[Collected data]
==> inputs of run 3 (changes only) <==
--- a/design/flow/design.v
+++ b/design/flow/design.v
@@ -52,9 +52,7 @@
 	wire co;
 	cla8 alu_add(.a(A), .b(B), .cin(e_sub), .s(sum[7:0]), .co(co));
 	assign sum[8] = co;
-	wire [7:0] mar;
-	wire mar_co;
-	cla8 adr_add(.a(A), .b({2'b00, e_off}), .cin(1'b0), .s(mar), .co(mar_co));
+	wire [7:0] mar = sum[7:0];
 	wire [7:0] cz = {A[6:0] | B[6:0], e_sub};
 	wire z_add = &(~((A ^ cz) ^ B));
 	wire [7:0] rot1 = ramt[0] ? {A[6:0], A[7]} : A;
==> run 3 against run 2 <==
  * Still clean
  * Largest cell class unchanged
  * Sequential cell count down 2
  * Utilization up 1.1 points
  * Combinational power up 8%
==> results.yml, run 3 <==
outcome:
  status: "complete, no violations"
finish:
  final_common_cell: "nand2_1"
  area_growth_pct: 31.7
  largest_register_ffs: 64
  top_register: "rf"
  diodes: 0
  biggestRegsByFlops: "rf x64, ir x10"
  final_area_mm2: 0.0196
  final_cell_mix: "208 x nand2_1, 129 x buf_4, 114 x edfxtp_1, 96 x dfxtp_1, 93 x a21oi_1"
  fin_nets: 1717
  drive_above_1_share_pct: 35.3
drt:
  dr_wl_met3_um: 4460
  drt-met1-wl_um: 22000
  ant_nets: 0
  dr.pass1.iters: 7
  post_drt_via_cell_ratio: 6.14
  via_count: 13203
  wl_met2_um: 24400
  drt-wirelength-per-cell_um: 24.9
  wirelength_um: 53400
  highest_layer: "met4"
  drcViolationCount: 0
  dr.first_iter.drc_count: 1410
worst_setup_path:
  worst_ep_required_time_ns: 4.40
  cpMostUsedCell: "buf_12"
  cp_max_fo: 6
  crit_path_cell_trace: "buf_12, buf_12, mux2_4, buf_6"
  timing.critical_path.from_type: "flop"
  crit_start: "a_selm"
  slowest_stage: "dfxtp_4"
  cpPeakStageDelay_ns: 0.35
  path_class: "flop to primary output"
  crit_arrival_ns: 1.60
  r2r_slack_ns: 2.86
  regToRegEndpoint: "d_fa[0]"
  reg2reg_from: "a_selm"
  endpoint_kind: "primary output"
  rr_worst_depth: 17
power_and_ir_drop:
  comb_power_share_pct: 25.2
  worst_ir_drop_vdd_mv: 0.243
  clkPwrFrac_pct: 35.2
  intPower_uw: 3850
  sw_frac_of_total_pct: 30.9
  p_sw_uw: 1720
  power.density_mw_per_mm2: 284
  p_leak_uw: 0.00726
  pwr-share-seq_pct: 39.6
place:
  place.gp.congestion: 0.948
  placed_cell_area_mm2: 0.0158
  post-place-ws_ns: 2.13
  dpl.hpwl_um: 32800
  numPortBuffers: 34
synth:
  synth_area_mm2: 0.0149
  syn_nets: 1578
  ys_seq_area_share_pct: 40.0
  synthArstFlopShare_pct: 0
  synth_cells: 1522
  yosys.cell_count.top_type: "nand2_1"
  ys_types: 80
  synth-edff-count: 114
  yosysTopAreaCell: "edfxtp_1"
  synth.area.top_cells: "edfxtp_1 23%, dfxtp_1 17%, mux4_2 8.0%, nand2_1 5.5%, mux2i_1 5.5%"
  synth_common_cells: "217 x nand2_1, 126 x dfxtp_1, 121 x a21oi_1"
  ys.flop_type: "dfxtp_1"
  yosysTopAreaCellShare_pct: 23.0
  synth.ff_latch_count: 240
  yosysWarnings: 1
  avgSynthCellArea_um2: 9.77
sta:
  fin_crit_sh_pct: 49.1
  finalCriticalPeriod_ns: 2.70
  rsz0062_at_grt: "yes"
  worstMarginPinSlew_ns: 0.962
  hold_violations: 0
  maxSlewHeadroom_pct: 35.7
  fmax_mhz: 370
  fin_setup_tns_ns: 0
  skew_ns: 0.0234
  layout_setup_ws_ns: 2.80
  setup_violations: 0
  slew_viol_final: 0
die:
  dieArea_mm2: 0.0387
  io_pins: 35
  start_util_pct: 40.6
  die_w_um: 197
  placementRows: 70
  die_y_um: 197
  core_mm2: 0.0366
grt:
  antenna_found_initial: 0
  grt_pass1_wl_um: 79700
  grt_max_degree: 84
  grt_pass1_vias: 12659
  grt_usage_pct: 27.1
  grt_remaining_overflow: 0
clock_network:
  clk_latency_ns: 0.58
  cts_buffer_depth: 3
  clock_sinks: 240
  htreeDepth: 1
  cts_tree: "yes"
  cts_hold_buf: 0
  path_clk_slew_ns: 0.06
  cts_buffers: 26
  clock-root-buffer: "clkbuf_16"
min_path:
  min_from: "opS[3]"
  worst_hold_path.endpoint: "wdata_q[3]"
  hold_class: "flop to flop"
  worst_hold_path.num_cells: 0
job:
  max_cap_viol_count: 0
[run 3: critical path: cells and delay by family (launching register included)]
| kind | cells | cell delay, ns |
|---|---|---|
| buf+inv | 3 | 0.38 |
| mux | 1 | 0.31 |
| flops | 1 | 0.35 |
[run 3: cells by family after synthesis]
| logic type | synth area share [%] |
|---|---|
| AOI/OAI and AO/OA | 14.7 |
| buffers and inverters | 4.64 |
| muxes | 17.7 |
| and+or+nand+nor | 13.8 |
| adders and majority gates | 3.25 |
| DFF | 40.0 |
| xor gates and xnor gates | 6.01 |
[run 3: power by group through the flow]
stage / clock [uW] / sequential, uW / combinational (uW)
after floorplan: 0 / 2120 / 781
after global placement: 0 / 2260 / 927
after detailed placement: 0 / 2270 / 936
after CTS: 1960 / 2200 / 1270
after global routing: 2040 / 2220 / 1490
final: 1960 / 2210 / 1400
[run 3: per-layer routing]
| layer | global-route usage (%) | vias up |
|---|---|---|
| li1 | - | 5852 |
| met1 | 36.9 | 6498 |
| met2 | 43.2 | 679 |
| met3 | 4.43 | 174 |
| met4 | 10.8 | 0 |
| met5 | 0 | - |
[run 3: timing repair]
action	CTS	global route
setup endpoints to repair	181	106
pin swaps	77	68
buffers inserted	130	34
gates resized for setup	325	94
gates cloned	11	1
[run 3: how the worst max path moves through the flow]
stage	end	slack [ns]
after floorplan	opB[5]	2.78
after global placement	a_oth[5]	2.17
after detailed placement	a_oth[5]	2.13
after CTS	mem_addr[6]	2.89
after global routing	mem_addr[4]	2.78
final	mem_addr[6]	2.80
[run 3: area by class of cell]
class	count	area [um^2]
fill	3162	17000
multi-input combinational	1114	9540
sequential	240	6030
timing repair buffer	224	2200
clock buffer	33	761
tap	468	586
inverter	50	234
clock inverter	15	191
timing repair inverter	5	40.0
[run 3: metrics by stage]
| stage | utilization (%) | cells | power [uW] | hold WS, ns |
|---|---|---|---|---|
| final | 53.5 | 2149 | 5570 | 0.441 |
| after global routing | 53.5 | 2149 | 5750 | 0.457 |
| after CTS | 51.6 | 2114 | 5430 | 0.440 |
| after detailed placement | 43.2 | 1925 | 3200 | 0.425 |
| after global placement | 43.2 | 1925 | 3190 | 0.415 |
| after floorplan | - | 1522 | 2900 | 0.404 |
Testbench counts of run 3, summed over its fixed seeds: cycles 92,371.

__Exercise brief__. All the data must be duplicated exactly, with nothing added or removed.

__Expected output__.
==> inputs of run 3 (changes only) <==
--- a/design/flow/design.v
+++ b/design/flow/design.v
@@ -52,9 +52,7 @@
 	wire co;
 	cla8 alu_add(.a(A), .b(B), .cin(e_sub), .s(sum[7:0]), .co(co));
 	assign sum[8] = co;
-	wire [7:0] mar;
-	wire mar_co;
-	cla8 adr_add(.a(A), .b({2'b00, e_off}), .cin(1'b0), .s(mar), .co(mar_co));
+	wire [7:0] mar = sum[7:0];
 	wire [7:0] cz = {A[6:0] | B[6:0], e_sub};
 	wire z_add = &(~((A ^ cz) ^ B));
 	wire [7:0] rot1 = ramt[0] ? {A[6:0], A[7]} : A;
==> run 3 against run 2 <==
  * Still clean
  * Largest cell class unchanged
  * Sequential cell count down 2
  * Utilization up 1.1 points
  * Combinational power up 8%
==> results.yml, run 3 <==
outcome:
  status: "complete, no violations"
finish:
  final_common_cell: "nand2_1"
  area_growth_pct: 31.7
  largest_register_ffs: 64
  top_register: "rf"
  diodes: 0
  biggestRegsByFlops: "rf x64, ir x10"
  final_area_mm2: 0.0196
  final_cell_mix: "208 x nand2_1, 129 x buf_4, 114 x edfxtp_1, 96 x dfxtp_1, 93 x a21oi_1"
  fin_nets: 1717
  drive_above_1_share_pct: 35.3
drt:
  dr_wl_met3_um: 4460
  drt-met1-wl_um: 22000
  ant_nets: 0
  dr.pass1.iters: 7
  post_drt_via_cell_ratio: 6.14
  via_count: 13203
  wl_met2_um: 24400
  drt-wirelength-per-cell_um: 24.9
  wirelength_um: 53400
  highest_layer: "met4"
  drcViolationCount: 0
  dr.first_iter.drc_count: 1410
worst_setup_path:
  worst_ep_required_time_ns: 4.40
  cpMostUsedCell: "buf_12"
  cp_max_fo: 6
  crit_path_cell_trace: "buf_12, buf_12, mux2_4, buf_6"
  timing.critical_path.from_type: "flop"
  crit_start: "a_selm"
  slowest_stage: "dfxtp_4"
  cpPeakStageDelay_ns: 0.35
  path_class: "flop to primary output"
  crit_arrival_ns: 1.60
  r2r_slack_ns: 2.86
  regToRegEndpoint: "d_fa[0]"
  reg2reg_from: "a_selm"
  endpoint_kind: "primary output"
  rr_worst_depth: 17
power_and_ir_drop:
  comb_power_share_pct: 25.2
  worst_ir_drop_vdd_mv: 0.243
  clkPwrFrac_pct: 35.2
  intPower_uw: 3850
  sw_frac_of_total_pct: 30.9
  p_sw_uw: 1720
  power.density_mw_per_mm2: 284
  p_leak_uw: 0.00726
  pwr-share-seq_pct: 39.6
place:
  place.gp.congestion: 0.948
  placed_cell_area_mm2: 0.0158
  post-place-ws_ns: 2.13
  dpl.hpwl_um: 32800
  numPortBuffers: 34
synth:
  synth_area_mm2: 0.0149
  syn_nets: 1578
  ys_seq_area_share_pct: 40.0
  synthArstFlopShare_pct: 0
  synth_cells: 1522
  yosys.cell_count.top_type: "nand2_1"
  ys_types: 80
  synth-edff-count: 114
  yosysTopAreaCell: "edfxtp_1"
  synth.area.top_cells: "edfxtp_1 23%, dfxtp_1 17%, mux4_2 8.0%, nand2_1 5.5%, mux2i_1 5.5%"
  synth_common_cells: "217 x nand2_1, 126 x dfxtp_1, 121 x a21oi_1"
  ys.flop_type: "dfxtp_1"
  yosysTopAreaCellShare_pct: 23.0
  synth.ff_latch_count: 240
  yosysWarnings: 1
  avgSynthCellArea_um2: 9.77
sta:
  fin_crit_sh_pct: 49.1
  finalCriticalPeriod_ns: 2.70
  rsz0062_at_grt: "yes"
  worstMarginPinSlew_ns: 0.962
  hold_violations: 0
  maxSlewHeadroom_pct: 35.7
  fmax_mhz: 370
  fin_setup_tns_ns: 0
  skew_ns: 0.0234
  layout_setup_ws_ns: 2.80
  setup_violations: 0
  slew_viol_final: 0
die:
  dieArea_mm2: 0.0387
  io_pins: 35
  start_util_pct: 40.6
  die_w_um: 197
  placementRows: 70
  die_y_um: 197
  core_mm2: 0.0366
grt:
  antenna_found_initial: 0
  grt_pass1_wl_um: 79700
  grt_max_degree: 84
  grt_pass1_vias: 12659
  grt_usage_pct: 27.1
  grt_remaining_overflow: 0
clock_network:
  clk_latency_ns: 0.58
  cts_buffer_depth: 3
  clock_sinks: 240
  htreeDepth: 1
  cts_tree: "yes"
  cts_hold_buf: 0
  path_clk_slew_ns: 0.06
  cts_buffers: 26
  clock-root-buffer: "clkbuf_16"
min_path:
  min_from: "opS[3]"
  worst_hold_path.endpoint: "wdata_q[3]"
  hold_class: "flop to flop"
  worst_hold_path.num_cells: 0
job:
  max_cap_viol_count: 0
[run 3: critical path: cells and delay by family (launching register included)]
| kind | cells | cell delay, ns |
|---|---|---|
| buf+inv | 3 | 0.38 |
| mux | 1 | 0.31 |
| flops | 1 | 0.35 |
[run 3: cells by family after synthesis]
| logic type | synth area share [%] |
|---|---|
| AOI/OAI and AO/OA | 14.7 |
| buffers and inverters | 4.64 |
| muxes | 17.7 |
| and+or+nand+nor | 13.8 |
| adders and majority gates | 3.25 |
| DFF | 40.0 |
| xor gates and xnor gates | 6.01 |
[run 3: power by group through the flow]
stage / clock [uW] / sequential, uW / combinational (uW)
after floorplan: 0 / 2120 / 781
after global placement: 0 / 2260 / 927
after detailed placement: 0 / 2270 / 936
after CTS: 1960 / 2200 / 1270
after global routing: 2040 / 2220 / 1490
final: 1960 / 2210 / 1400
[run 3: per-layer routing]
| layer | global-route usage (%) | vias up |
|---|---|---|
| li1 | - | 5852 |
| met1 | 36.9 | 6498 |
| met2 | 43.2 | 679 |
| met3 | 4.43 | 174 |
| met4 | 10.8 | 0 |
| met5 | 0 | - |
[run 3: timing repair]
action	CTS	global route
setup endpoints to repair	181	106
pin swaps	77	68
buffers inserted	130	34
gates resized for setup	325	94
gates cloned	11	1
[run 3: how the worst max path moves through the flow]
stage	end	slack [ns]
after floorplan	opB[5]	2.78
after global placement	a_oth[5]	2.17
after detailed placement	a_oth[5]	2.13
after CTS	mem_addr[6]	2.89
after global routing	mem_addr[4]	2.78
final	mem_addr[6]	2.80
[run 3: area by class of cell]
class	count	area [um^2]
fill	3162	17000
multi-input combinational	1114	9540
sequential	240	6030
timing repair buffer	224	2200
clock buffer	33	761
tap	468	586
inverter	50	234
clock inverter	15	191
timing repair inverter	5	40.0
[run 3: metrics by stage]
| stage | utilization (%) | cells | power [uW] | hold WS, ns |
|---|---|---|---|---|
| final | 53.5 | 2149 | 5570 | 0.441 |
| after global routing | 53.5 | 2149 | 5750 | 0.457 |
| after CTS | 51.6 | 2114 | 5430 | 0.440 |
| after detailed placement | 43.2 | 1925 | 3200 | 0.425 |
| after global placement | 43.2 | 1925 | 3190 | 0.415 |
| after floorplan | - | 1522 | 2900 | 0.404 |
Testbench counts of run 3, summed over its fixed seeds: cycles 92,371.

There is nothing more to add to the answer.